On the positive side, digital marketing has reached a level where you have virtually unlimited ways to find and engage your target audiences. That said, many companies are still achieving notable successes using offline direct marketing approaches, especially with healthcare.

Here are three things you need to know about direct marketing in healthcare today…

  1. The “Shiny Objects” Syndrome
    Direct mailings, telemarketing, face-to-face sales, catalogs, and direct response offers have been successful components of direct marketing strategies since the 1970s, and many are still used today. But the introduction of the Internet, the economic downturn in the 1990s and a shift in consumer behavior and motivation caused a tectonic shift in marketing to consumers. Many healthcare organizations began embracing more cost-effective and widely accessible online tactics to reach larger audiences.Plus—let’s be honest—organizations want to portray themselves as hip and modern, often looking for the next ‘big’ thing or the newest ‘shiny object.’ As a result, many businesses have opted to veer away from old tools almost entirely, in favor of the ones they found online. This may be a good strategy if your population is predominantly under 40 but older populations tend to favor traditional direct marketing methods. Audience identification is key.
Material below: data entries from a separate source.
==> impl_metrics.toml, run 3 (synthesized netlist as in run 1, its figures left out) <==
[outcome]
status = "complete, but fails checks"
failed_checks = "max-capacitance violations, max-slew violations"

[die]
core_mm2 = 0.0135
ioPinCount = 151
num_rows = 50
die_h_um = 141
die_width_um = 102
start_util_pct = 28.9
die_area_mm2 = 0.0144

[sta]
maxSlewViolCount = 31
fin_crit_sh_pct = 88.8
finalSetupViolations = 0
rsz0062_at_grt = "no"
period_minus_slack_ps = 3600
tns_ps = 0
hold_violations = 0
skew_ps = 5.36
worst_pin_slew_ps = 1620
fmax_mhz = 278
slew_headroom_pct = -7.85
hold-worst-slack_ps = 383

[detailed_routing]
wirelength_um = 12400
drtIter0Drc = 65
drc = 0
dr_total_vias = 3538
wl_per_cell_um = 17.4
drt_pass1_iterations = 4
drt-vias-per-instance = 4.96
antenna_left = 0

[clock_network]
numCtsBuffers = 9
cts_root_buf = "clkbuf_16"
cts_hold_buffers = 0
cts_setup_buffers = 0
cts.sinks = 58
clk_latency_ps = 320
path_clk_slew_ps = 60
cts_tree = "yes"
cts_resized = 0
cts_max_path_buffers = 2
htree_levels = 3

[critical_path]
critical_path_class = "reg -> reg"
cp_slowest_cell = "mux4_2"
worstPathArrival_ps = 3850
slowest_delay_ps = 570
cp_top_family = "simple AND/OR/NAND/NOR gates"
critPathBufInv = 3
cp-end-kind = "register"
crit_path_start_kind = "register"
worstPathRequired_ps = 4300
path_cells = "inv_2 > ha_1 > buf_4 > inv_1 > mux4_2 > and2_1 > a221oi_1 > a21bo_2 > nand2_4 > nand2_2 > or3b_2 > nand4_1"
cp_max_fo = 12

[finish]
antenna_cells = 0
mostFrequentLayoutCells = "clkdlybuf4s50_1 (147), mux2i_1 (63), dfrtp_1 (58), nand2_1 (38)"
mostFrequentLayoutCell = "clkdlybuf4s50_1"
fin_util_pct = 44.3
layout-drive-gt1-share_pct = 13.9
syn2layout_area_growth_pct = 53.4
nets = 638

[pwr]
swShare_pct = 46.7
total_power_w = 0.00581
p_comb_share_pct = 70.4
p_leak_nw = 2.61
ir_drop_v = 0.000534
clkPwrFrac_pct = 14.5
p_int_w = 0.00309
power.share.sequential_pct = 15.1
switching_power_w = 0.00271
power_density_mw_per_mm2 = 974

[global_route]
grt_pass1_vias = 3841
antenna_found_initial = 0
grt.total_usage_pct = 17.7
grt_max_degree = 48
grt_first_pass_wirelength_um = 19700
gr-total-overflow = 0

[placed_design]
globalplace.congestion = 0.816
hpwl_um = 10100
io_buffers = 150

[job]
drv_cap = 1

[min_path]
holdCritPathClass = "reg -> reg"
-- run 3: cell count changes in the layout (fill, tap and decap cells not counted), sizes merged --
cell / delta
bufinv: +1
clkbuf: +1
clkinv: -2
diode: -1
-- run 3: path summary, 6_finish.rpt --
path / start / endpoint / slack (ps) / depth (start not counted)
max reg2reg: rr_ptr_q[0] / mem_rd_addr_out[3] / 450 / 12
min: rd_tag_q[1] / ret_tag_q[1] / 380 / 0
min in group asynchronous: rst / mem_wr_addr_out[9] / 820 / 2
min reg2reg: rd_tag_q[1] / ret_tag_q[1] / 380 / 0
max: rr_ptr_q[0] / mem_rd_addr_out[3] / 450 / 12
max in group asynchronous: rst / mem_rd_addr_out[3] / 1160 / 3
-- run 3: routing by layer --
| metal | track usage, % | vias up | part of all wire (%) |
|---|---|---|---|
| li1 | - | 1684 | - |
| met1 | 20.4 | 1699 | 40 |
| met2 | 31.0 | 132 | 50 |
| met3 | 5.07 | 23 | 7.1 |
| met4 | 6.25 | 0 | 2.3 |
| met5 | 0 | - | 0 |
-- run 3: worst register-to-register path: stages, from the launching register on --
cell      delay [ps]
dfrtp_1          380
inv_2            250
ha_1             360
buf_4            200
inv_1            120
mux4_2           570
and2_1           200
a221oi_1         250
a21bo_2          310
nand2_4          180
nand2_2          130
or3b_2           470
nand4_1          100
`config.mk`:
```
export PLATFORM = sky130hd
export DESIGN_NAME = effect_scheduler
export DESIGN_NICKNAME = d
export VERILOG_FILES = /design/src/rtl/effect_pkg.sv /design/src/rtl/effect_scheduler_tick_prescaler.sv /design/src/rtl/effect_scheduler.sv
export SDC_FILE = /design/constraint.sdc
export NUM_CORES = 1
export LEC_CHECK = 0
export BUFFER_PORTS_ARGS = -buffer_cell sky130_fd_sc_hd__buf_2
export CORE_MARGIN = 4
export CORE_UTILIZATION = 45
export CTS_CLUSTER_DIAMETER = 50
export CTS_CLUSTER_SIZE = 14
export DETAILED_ROUTE_END_ITERATION = 7
export PLACE_DENSITY = 0.72
export SLEW_MARGIN = 20
export SYNTH_ARGS = -nofsm -noshare
export SYNTH_HDL_FRONTEND = slang
export SYNTH_HIERARCHICAL = 1
export SYNTH_SLANG_ARGS = --single-unit
```
`constraint.sdc`:
```
create_clock -name sysclk -period 3.5 [get_ports sysclk]
set_input_delay 0.525 -clock sysclk [delete_from_list [all_inputs] [get_ports sysclk]]
set_output_delay 0.525 -clock sysclk [all_outputs]
set_load 0.05 [all_outputs]
```
`src/rtl/effect_pkg.sv`:
```
// Shared types and constants for the player effect scheduler.
// Timers are 13 bits wide; energy is 11 bits.
package effect_pkg;

   localparam int unsigned TIMER_W   = 13;
   localparam int unsigned ENERGY_W  = 11;
   localparam int unsigned TIMER_MAX = (1 << TIMER_W) - 1;

   localparam int unsigned DEF_TICK_DIV    = 100_000;
   localparam int unsigned DEF_POWER_MS    = 5000;
   localparam int unsigned DEF_COOLDOWN_MS = 1000;
   localparam int unsigned DEF_CURSE_MS    = 3000;
   localparam int unsigned DEF_ENERGY_MAX  = 1000;
   localparam int unsigned DEF_DRAIN_MS    = 10;
   localparam int unsigned DEF_RECHARGE_MS = 20;

   typedef enum logic [1:0] {P_IDLE, P_ACTIVE, P_COOLDOWN} power_state_t;
   typedef enum logic {C_IDLE, C_ACTIVE} curse_state_t;

   function automatic bit fits_timer(input int unsigned v);
      return v <= TIMER_MAX;
   endfunction

endpackage

```
`src/rtl/effect_scheduler_tick_prescaler.sv`:
```
// Free-running divider producing a one-cycle tick every DIV enabled cycles.
// Holds its count while en is low.
module tick_prescaler #(
   parameter int unsigned DIV = 100_000
) (
   input  logic sysclk,
   input  logic reset_n,
   input  logic en,
   output logic tick
);

   localparam int unsigned CW = (DIV > 1) ? $clog2(DIV) : 1;
   localparam logic [CW-1:0] LAST = CW'(DIV - 1);

   logic [CW-1:0] cnt_q;

   always_ff @(posedge sysclk) begin
      if (!reset_n) begin
         cnt_q <= '0;
      end else if (en) begin
         cnt_q <= (cnt_q == LAST) ? '0 : cnt_q + CW'(1);
      end
   end

   assign tick = en && (cnt_q == LAST);

endmodule

```
`src/rtl/effect_scheduler.sv`:
```
// Power-up / curse effect timers and player energy counter feeding the
// speed selector. All durations are counted in prescaled ms ticks.
module effect_scheduler
   import effect_pkg::*;
#(
   parameter int unsigned TICK_DIV    = DEF_TICK_DIV,
   parameter int unsigned POWER_MS    = DEF_POWER_MS,
   parameter int unsigned COOLDOWN_MS = DEF_COOLDOWN_MS,
   parameter int unsigned CURSE_MS    = DEF_CURSE_MS,
   parameter int unsigned ENERGY_MAX  = DEF_ENERGY_MAX,
   parameter int unsigned DRAIN_MS    = DEF_DRAIN_MS,
   parameter int unsigned RECHARGE_MS = DEF_RECHARGE_MS
) (
   input  logic        sysclk,
   input  logic        reset_n,
   input  logic        en,
   input  logic        pickup_power,
   input  logic        pickup_curse,
   input  logic        moving,
   output logic        power_up_active,
   output logic        curse_active,
   output logic [10:0] energy,
   output logic        curse_blocked,
   output logic [12:0] power_left
);

   if (!fits_timer(POWER_MS) || !fits_timer(COOLDOWN_MS) || !fits_timer(CURSE_MS) ||
       !fits_timer(DRAIN_MS) || !fits_timer(RECHARGE_MS) || ENERGY_MAX >= 2048) begin : g_param_err
      $error("effect_scheduler: parameter out of range for timer/energy width");
   end

   localparam logic [TIMER_W-1:0]  ONE        = TIMER_W'(1);
   localparam logic [TIMER_W-1:0]  POWER_T    = TIMER_W'(POWER_MS);
   localparam logic [TIMER_W-1:0]  COOL_T     = TIMER_W'(COOLDOWN_MS);
   localparam logic [TIMER_W-1:0]  CURSE_T    = TIMER_W'(CURSE_MS);
   localparam logic [TIMER_W-1:0]  DRAIN_T    = TIMER_W'(DRAIN_MS);
   localparam logic [TIMER_W-1:0]  DRAIN_HALF = TIMER_W'(DRAIN_MS / 2);
   localparam logic [TIMER_W-1:0]  RECH_T     = TIMER_W'(RECHARGE_MS);
   localparam logic [ENERGY_W-1:0] EMAX       = ENERGY_W'(ENERGY_MAX);

   logic tick;

   tick_prescaler #(.DIV(TICK_DIV)) u_prescaler (
      .sysclk  (sysclk),
      .reset_n (reset_n),
      .en      (en),
      .tick    (tick)
   );

   power_state_t        p_state_q, p_state_d;
   curse_state_t        c_state_q, c_state_d;
   logic [TIMER_W-1:0]  p_tmr_q, p_tmr_d;
   logic [TIMER_W-1:0]  c_tmr_q, c_tmr_d;
   logic [TIMER_W-1:0]  acc_q, acc_d;
   logic [ENERGY_W-1:0] energy_q, energy_d;
   logic                mode_q, mode_d;
   logic                blocked_q, blocked_d;

   logic               power_take, curse_blk, curse_take;
   logic [TIMER_W-1:0] drain_lim;

   always_comb begin
      p_state_d = p_state_q;
      p_tmr_d   = p_tmr_q;
      c_state_d = c_state_q;
      c_tmr_d   = c_tmr_q;
      acc_d     = acc_q;
      energy_d  = energy_q;
      mode_d    = mode_q;

      power_take = en && pickup_power && (p_state_q != P_COOLDOWN);
      // A power pickup in the same cycle already grants immunity.
      curse_blk  = en && pickup_curse && ((p_state_q == P_ACTIVE) || power_take);
      curse_take = en && pickup_curse && !curse_blk;
      blocked_d  = curse_blk;
      drain_lim  = (c_state_q == C_ACTIVE) ? DRAIN_HALF : DRAIN_T;

      if (power_take) begin
         p_state_d = P_ACTIVE;
         p_tmr_d   = POWER_T;
      end else if (tick) begin
         case (p_state_q)
            P_ACTIVE: begin
               if (p_tmr_q == ONE) begin
                  p_state_d = P_COOLDOWN;
                  p_tmr_d   = COOL_T;
               end else begin
                  p_tmr_d = p_tmr_q - ONE;
               end
            end
            P_COOLDOWN: begin
               if (p_tmr_q == ONE) begin
                  p_state_d = P_IDLE;
                  p_tmr_d   = '0;
               end else begin
                  p_tmr_d = p_tmr_q - ONE;
               end
            end
            default: ;
         endcase
      end

      if (power_take) begin
         c_state_d = C_IDLE;
         c_tmr_d   = '0;
      end else if (curse_take) begin
         c_state_d = C_ACTIVE;
         c_tmr_d   = CURSE_T;
      end else if (tick && c_state_q == C_ACTIVE) begin
         if (c_tmr_q == ONE) begin
            c_state_d = C_IDLE;
            c_tmr_d   = '0;
         end else begin
            c_tmr_d = c_tmr_q - ONE;
         end
      end

      // Accumulator holds while moving under power so drain resumes in phase.
      if (en) begin
         mode_d = moving;
         if (moving != mode_q) begin
            acc_d = '0;
         end else if (tick) begin
            if (moving) begin
               if (p_state_q != P_ACTIVE) begin
                  if (acc_q + ONE >= drain_lim) begin
                     acc_d = '0;
                     if (energy_q != '0) energy_d = energy_q - ENERGY_W'(1);
                  end else begin
                     acc_d = acc_q + ONE;
                  end
               end
            end else if (acc_q + ONE >= RECH_T) begin
               acc_d = '0;
               if (energy_q < EMAX) energy_d = energy_q + ENERGY_W'(1);
            end else begin
               acc_d = acc_q + ONE;
            end
         end
      end
   end

   always_ff @(posedge sysclk) begin
      if (!reset_n) begin
         p_state_q <= P_IDLE;
         c_state_q <= C_IDLE;
         p_tmr_q   <= '0;
         c_tmr_q   <= '0;
         acc_q     <= '0;
         energy_q  <= EMAX;
         mode_q    <= 1'b0;
         blocked_q <= 1'b0;
      end else begin
         p_state_q <= p_state_d;
         c_state_q <= c_state_d;
         p_tmr_q   <= p_tmr_d;
         c_tmr_q   <= c_tmr_d;
         acc_q     <= acc_d;
         energy_q  <= energy_d;
         mode_q    <= mode_d;
         blocked_q <= blocked_d;
      end
   end

   assign power_up_active = (p_state_q == P_ACTIVE);
   assign power_left      = (p_state_q == P_ACTIVE) ? p_tmr_q : '0;
   assign curse_active    = (c_state_q == C_ACTIVE);
   assign energy          = energy_q;
   assign curse_blocked   = blocked_q;

endmodule

```
==> flow_metrics.py <==
metrics = {
    "clock_network": {
        "clk_pin_slew_ps": 70,
        "clockBufferDepth": 2,
        "cts_tree": "done",
        "cts_inserted_buffers": 9,
        "htreeDepth": 3,
        "cts_setup_buffers": 0,
        "postCtsHoldBufs": 0,
        "cts_root_buf": "clkbuf_8",
        "clk_latency_ps": 340,
        "cts_resized": 0,
        "cts.sinks": 72,
    },
    "routing": {
        "drc": 0,
        "wl_met1_um": 4237,
        "wl_met3_um": 394,
        "vias": 3576,
        "wl_met2_um": 4210,
        "drt_iter0_drc": 163,
        "viasPerCell": 5.676,
        "wl_per_cell_um": 14.23,
        "dr.pass1.iters": 4,
        "drt-total-wl_um": 8965,
        "highest_layer": "met4",
        "ant_nets": 0,
    },
    "global_routing": {
        "grt.total_usage_pct": 16.66,
        "grt_pass1_vias": 3409,
        "grt-ovfl-total": 0,
        "antenna_found_initial": 0,
        "grt_start_max_net_pins": 27,
        "grt_first_pass_wirelength_um": 15580,
    },
    "placement": {
        "pre_cts_slack_ps": 581.9,
        "dp_hpwl_um": 6520,
        "gp_routability_congestion": 0.8091,
        "portBuffers": 32,
    },
    "yosys": {
        "synth_flop_cell": "dfxtp_1",
        "syn-instance-count": 486,
        "synth.top_cells.by_area": "dfxtp_1, ha_1, xnor2_1",
        "synth_xor_area_share_pct": 8.742,
        "ys_ff_latch": 72,
        "synth_top_area_cell": "dfxtp_1",
        "syn-num-nets": 515,
        "synth_cell_types": 64,
        "async_flop_share_pct": 0,
        "synth_top_area_share_pct": 34.26,
        "synth_compound_area_share_pct": 15.05,
        "synthMuxAreaShare_pct": 3.092,
        "synthSimpleGateAreaFrac_pct": 28.16,
        "synth_area_per_cell_um2": 8.658,
        "syn_area_um2": 4208,
        "ys_warn_count": 6,
        "yosysSeqAreaShare_pct": 34.26,
        "synth_edf_count": 0,
        "synth_fa_ha_area_share_pct": 7.018,
        "synth_top_family_by_area": "simple AND/OR/NAND/NOR gates",
    },
    "final_layout": {
        "drive_above_1_share_pct": 13.10,
        "nets": 545,
        "area_growth_pct": 9.129,
        "fillers": 873,
        "antenna_cells": 0,
    },
    "pwr": {
        "vdd_drop_max_uv": 221.6,
        "leakagePower_nw": 1.773,
        "finalPower_mw": 1.548,
        "power_density_nw_per_um2": 337.1,
    },
    "setup_path": {
        "arrival_ps": 3040,
        "worst_setup_path_end_kind": "flop",
        "worstReg2RegStart": "u_prescaler/cnt_q[0]$_SDFFE_PN0P_",
        "cp_max_fo": 9,
        "rr_worst_depth": 10,
        "reg2reg_setup_slack_ps": 690,
        "worst-setup-path-type": "flop to flop",
        "start_kind": "flop",
        "rr_endpoint": "p_tmr_q[4]$_SDFFE_PP0P_",
        "cp.required_ps": 3730,
    },
    "sta": {
        "setup_tns_ps": 0,
        "maxSlewHeadroom_pct": 40.74,
        "period_share_pct": 80.36,
        "worst_pin_slew_ps": 885.0,
        "finalClockSkew_ps": 6.981,
        "clock.fmax_mhz": 355.6,
        "hold_slack_ps": 478.7,
        "grt_setup_unrepaired": "no",
        "final.min_clock_period_ps": 2813,
        "layout_setup_ws_ps": 687.5,
        "hold_viol_final": 0,
        "setup_viol": 0,
        "drv_slew": 0,
    },
    "floorplanning": {
        "io_pins": 33,
        "die_h_um": 104.7,
        "rows": 35,
        "start_util_pct": 45.97,
        "core-area_um2": 9153,
        "dieArea_um2": 10960,
        "dieWidth_um": 104.7,
    },
    "worst_hold_path": {
        "hold_path_depth": 3,
        "min_path_type": "primary input to flop",
        "hp-start": "pickup_curse",
        "min_to": "curse_blocked$_SDFF_PN0_",
    },
    "flow_run": {
        "max_cap_violations": 0,
    },
    "outcome": {
        "status": "complete, no violations",
    },
}
[registers in the layout (all words and copies together), names as in the netlist]
| name | cells |
|---|---|
| u_prescaler/cnt_q | 17 |
| acc_q | 13 |
| c_tmr_q | 13 |
| p_tmr_q | 13 |
| energy | 11 |
| p_state_q | 2 |
| curse_active | 1 |
| curse_blocked | 1 |
| mode_q | 1 |
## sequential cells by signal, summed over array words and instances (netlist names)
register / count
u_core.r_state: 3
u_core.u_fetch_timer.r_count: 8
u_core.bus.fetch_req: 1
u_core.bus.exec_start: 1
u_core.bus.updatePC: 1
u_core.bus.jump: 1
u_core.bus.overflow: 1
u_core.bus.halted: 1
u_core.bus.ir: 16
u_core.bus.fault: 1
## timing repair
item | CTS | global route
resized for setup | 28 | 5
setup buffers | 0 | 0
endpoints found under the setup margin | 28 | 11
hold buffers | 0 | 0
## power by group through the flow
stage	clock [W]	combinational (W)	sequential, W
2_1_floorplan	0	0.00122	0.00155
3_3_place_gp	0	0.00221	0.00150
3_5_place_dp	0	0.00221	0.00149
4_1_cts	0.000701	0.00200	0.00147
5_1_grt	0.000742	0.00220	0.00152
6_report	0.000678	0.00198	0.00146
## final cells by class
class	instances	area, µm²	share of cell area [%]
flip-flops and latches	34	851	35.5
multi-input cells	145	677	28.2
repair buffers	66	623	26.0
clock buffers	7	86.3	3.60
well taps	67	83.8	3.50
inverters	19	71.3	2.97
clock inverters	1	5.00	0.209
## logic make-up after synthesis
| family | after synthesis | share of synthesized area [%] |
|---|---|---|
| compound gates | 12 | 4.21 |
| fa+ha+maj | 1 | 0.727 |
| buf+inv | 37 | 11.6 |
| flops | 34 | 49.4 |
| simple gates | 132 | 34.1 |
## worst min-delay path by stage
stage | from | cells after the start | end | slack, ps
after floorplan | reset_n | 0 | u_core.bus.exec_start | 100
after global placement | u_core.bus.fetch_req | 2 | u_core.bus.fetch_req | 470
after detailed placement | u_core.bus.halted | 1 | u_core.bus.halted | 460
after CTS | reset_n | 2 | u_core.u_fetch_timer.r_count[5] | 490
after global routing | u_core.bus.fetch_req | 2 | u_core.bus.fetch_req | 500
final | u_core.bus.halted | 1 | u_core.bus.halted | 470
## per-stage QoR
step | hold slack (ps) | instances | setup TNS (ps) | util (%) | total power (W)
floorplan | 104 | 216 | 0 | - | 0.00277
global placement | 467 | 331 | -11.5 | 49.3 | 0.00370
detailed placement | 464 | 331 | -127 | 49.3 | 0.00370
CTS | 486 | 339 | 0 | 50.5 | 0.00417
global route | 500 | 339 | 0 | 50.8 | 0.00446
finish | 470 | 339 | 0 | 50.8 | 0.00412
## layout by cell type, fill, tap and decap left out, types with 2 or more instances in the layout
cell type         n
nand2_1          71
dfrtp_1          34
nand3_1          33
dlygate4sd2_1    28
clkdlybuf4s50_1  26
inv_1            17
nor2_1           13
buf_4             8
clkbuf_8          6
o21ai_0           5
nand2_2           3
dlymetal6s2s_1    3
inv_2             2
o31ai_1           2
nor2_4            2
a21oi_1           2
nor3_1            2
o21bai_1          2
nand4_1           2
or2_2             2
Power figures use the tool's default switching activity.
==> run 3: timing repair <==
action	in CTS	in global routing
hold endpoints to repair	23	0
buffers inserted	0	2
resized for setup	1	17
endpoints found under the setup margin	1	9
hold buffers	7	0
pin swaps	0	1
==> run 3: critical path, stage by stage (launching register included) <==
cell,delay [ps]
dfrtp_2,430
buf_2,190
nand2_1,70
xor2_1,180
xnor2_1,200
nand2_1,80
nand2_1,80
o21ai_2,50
**src/rtl/demux1x4_frame.sv**
```systemverilog
// rtl/demux1x4_frame.sv - registered 1-to-4 demultiplexer with addressed and round-robin frame modes
//
// Optional feature macro: DEMUX_SHADOW_EN
//   defined   : frame-mode words for A-C are staged in shadow registers and all
//               four outputs are committed together on the slot-3 write.
//   undefined : every frame-mode word goes straight to its channel output.
//
// Ports:
//   clk         system clock, rising edge
//   reset_n     synchronous active-low reset
//   din         input data word (WIDTH bits)
//   din_valid   qualifies din; consumed every cycle it is high
//   select      destination channel in addressed mode (0=A .. 3=D)
//   mode        0 = addressed, 1 = frame (round-robin A->B->C->D)
//   A, B, C, D  registered channel outputs, hold until rewritten
//   out_valid   one-cycle write strobe per channel (bit 0 = A .. bit 3 = D)
//   slot        frame-mode index of the channel the next valid word fills
//   frame_done  one-cycle pulse when a full A-D frame completes
//   frame_cnt   completed frame count, modulo 256

module demux1x4_frame #(
    parameter int WIDTH = 4
) (
    input  logic             clk,
    input  logic             reset_n,
    input  logic [WIDTH-1:0] din,
    input  logic             din_valid,
    input  logic [1:0]       select,
    input  logic             mode,
    output logic [WIDTH-1:0] A,
    output logic [WIDTH-1:0] B,
    output logic [WIDTH-1:0] C,
    output logic [WIDTH-1:0] D,
    output logic [3:0]       out_valid,
    output logic [1:0]       slot,
    output logic             frame_done,
    output logic [7:0]       frame_cnt
);

    typedef enum logic {IDLE, FILL} state_t;

    state_t           state, state_nxt;
    logic             mode_q;
    logic [WIDTH-1:0] a_nxt, b_nxt, c_nxt, d_nxt;
    logic [3:0]       out_valid_nxt;
    logic [1:0]       slot_nxt;
    logic             frame_done_nxt;
    logic [7:0]       frame_cnt_nxt;

    // A change of mode relative to the previous cycle aborts any partial
    // frame; the word of this cycle is then handled from a clean IDLE/slot 0.
    logic             abort;
    state_t           cur_state;
    logic [1:0]       cur_slot;
    logic [1:0]       wr_slot;

`ifdef DEMUX_SHADOW_EN
    logic [WIDTH-1:0] sh_a, sh_b, sh_c;
    logic [WIDTH-1:0] sh_a_nxt, sh_b_nxt, sh_c_nxt;
`endif

    always_comb begin
        a_nxt          = A;
        b_nxt          = B;
        c_nxt          = C;
        d_nxt          = D;
        out_valid_nxt  = 4'b0000;
        frame_done_nxt = 1'b0;
        frame_cnt_nxt  = frame_cnt;
        abort          = (mode != mode_q);
        cur_state      = abort ? IDLE : state;
        cur_slot       = abort ? 2'd0 : slot;
        wr_slot        = (cur_state == IDLE) ? 2'd0 : cur_slot;
        state_nxt      = cur_state;
        slot_nxt       = cur_slot;
`ifdef DEMUX_SHADOW_EN
        sh_a_nxt       = abort ? '0 : sh_a;
        sh_b_nxt       = abort ? '0 : sh_b;
        sh_c_nxt       = abort ? '0 : sh_c;
`endif

        if (!mode) begin
            state_nxt = IDLE;
            slot_nxt  = 2'd0;
            if (din_valid) begin
                out_valid_nxt[select] = 1'b1;
                case (select)
                    2'd0:    a_nxt = din;
                    2'd1:    b_nxt = din;
                    2'd2:    c_nxt = din;
                    default: d_nxt = din;
                endcase
            end
        end else if (din_valid) begin
            if (wr_slot == 2'd3) begin
                d_nxt          = din;
                frame_done_nxt = 1'b1;
                frame_cnt_nxt  = frame_cnt + 8'd1;
                slot_nxt       = 2'd0;
                state_nxt      = IDLE;
`ifdef DEMUX_SHADOW_EN
                a_nxt          = sh_a;
                b_nxt          = sh_b;
                c_nxt          = sh_c;
                out_valid_nxt  = 4'b1111;
`else
                out_valid_nxt  = 4'b1000;
`endif
            end else begin
                slot_nxt  = wr_slot + 2'd1;
                state_nxt = FILL;
`ifdef DEMUX_SHADOW_EN
                case (wr_slot)
                    2'd0:    sh_a_nxt = din;
                    2'd1:    sh_b_nxt = din;
                    default: sh_c_nxt = din;
                endcase
`else
                out_valid_nxt[wr_slot] = 1'b1;
                case (wr_slot)
                    2'd0:    a_nxt = din;
                    2'd1:    b_nxt = din;
                    default: c_nxt = din;
                endcase
`endif
            end
        end
    end

    always_ff @(posedge clk) begin
        if (!reset_n) begin
            state      <= IDLE;
            mode_q     <= 1'b0;
            A          <= '0;
            B          <= '0;
            C          <= '0;
            D          <= '0;
            out_valid  <= 4'b0000;
            slot       <= 2'd0;
            frame_done <= 1'b0;
            frame_cnt  <= 8'd0;
`ifdef DEMUX_SHADOW_EN
            sh_a       <= '0;
            sh_b       <= '0;
            sh_c       <= '0;
`endif
        end else begin
            state      <= state_nxt;
            mode_q     <= mode;
            A          <= a_nxt;
            B          <= b_nxt;
            C          <= c_nxt;
            D          <= d_nxt;
            out_valid  <= out_valid_nxt;
            slot       <= slot_nxt;
            frame_done <= frame_done_nxt;
            frame_cnt  <= frame_cnt_nxt;
`ifdef DEMUX_SHADOW_EN
            sh_a       <= sh_a_nxt;
            sh_b       <= sh_b_nxt;
            sh_c       <= sh_c_nxt;
`endif
        end
    end

endmodule

```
  2. You Can (and Should) Leverage Content with Online MarketingThe rising popularity of content marketing has proven a successful tool for many healthcare organizations. The creation of valuable content helps to classify them as experts and influential thought leaders in their industry. The most commonly used marketing tactics include a company blog, informational webinars, white papers, e-newsletters and direct email campaigns.Social media plays a critical role in reaching your audiences, especially through platforms such as Facebook, Twitter and LinkedIn (even Instagram!) not only on their desktops, but also on their mobile devices. Leveraging these as part of your direct marketing strategies is key to optimizing end results:
    • Facebook – Users are less interested in intrusive advertising and as a result, ad space is limited. However, you can reach users via a powerful image, engaging or funny video, or educational blog. Strategies like these allow you to reach them directly and instantly, and prompt them to share and comment, while spreading your key messages to others.
    • Twitter – While the news feed is very fast-moving, constantly updating, and limited to 140 characters of text, its immediacy makes it a great tool for companies to build a loyal following, reinforce content and drive website traffic.
    • LinkedIn – This professional site allows businesses to join groups and discussion boards about both general and very niche topics. For healthcare companies, this can be a very useful tool to learn more about target audiences while disseminating relevant, expert information to them as well.
  3. Combining Digital and Direct Marketing Maximizes Results
    The most successful marketing campaigns are those that employ both online and offline methods. Many studies show that direct mail, phone outreach, brochures, etc., provide the personal touch that customers when selecting a solution provider. Offline marketing can further reinforce its online communication. Combining digital and direct marketing increases customer engagement and loyalty while. While online marketing is a primary touch-point, it’s beneficial to continue these well-known tactics in concert with offline engagement for maximum results. In the end, it’s not a choice of digital OR direct marketing. B2B marketers must use both tactics to effectively reach our socially adept, information-driven prospects.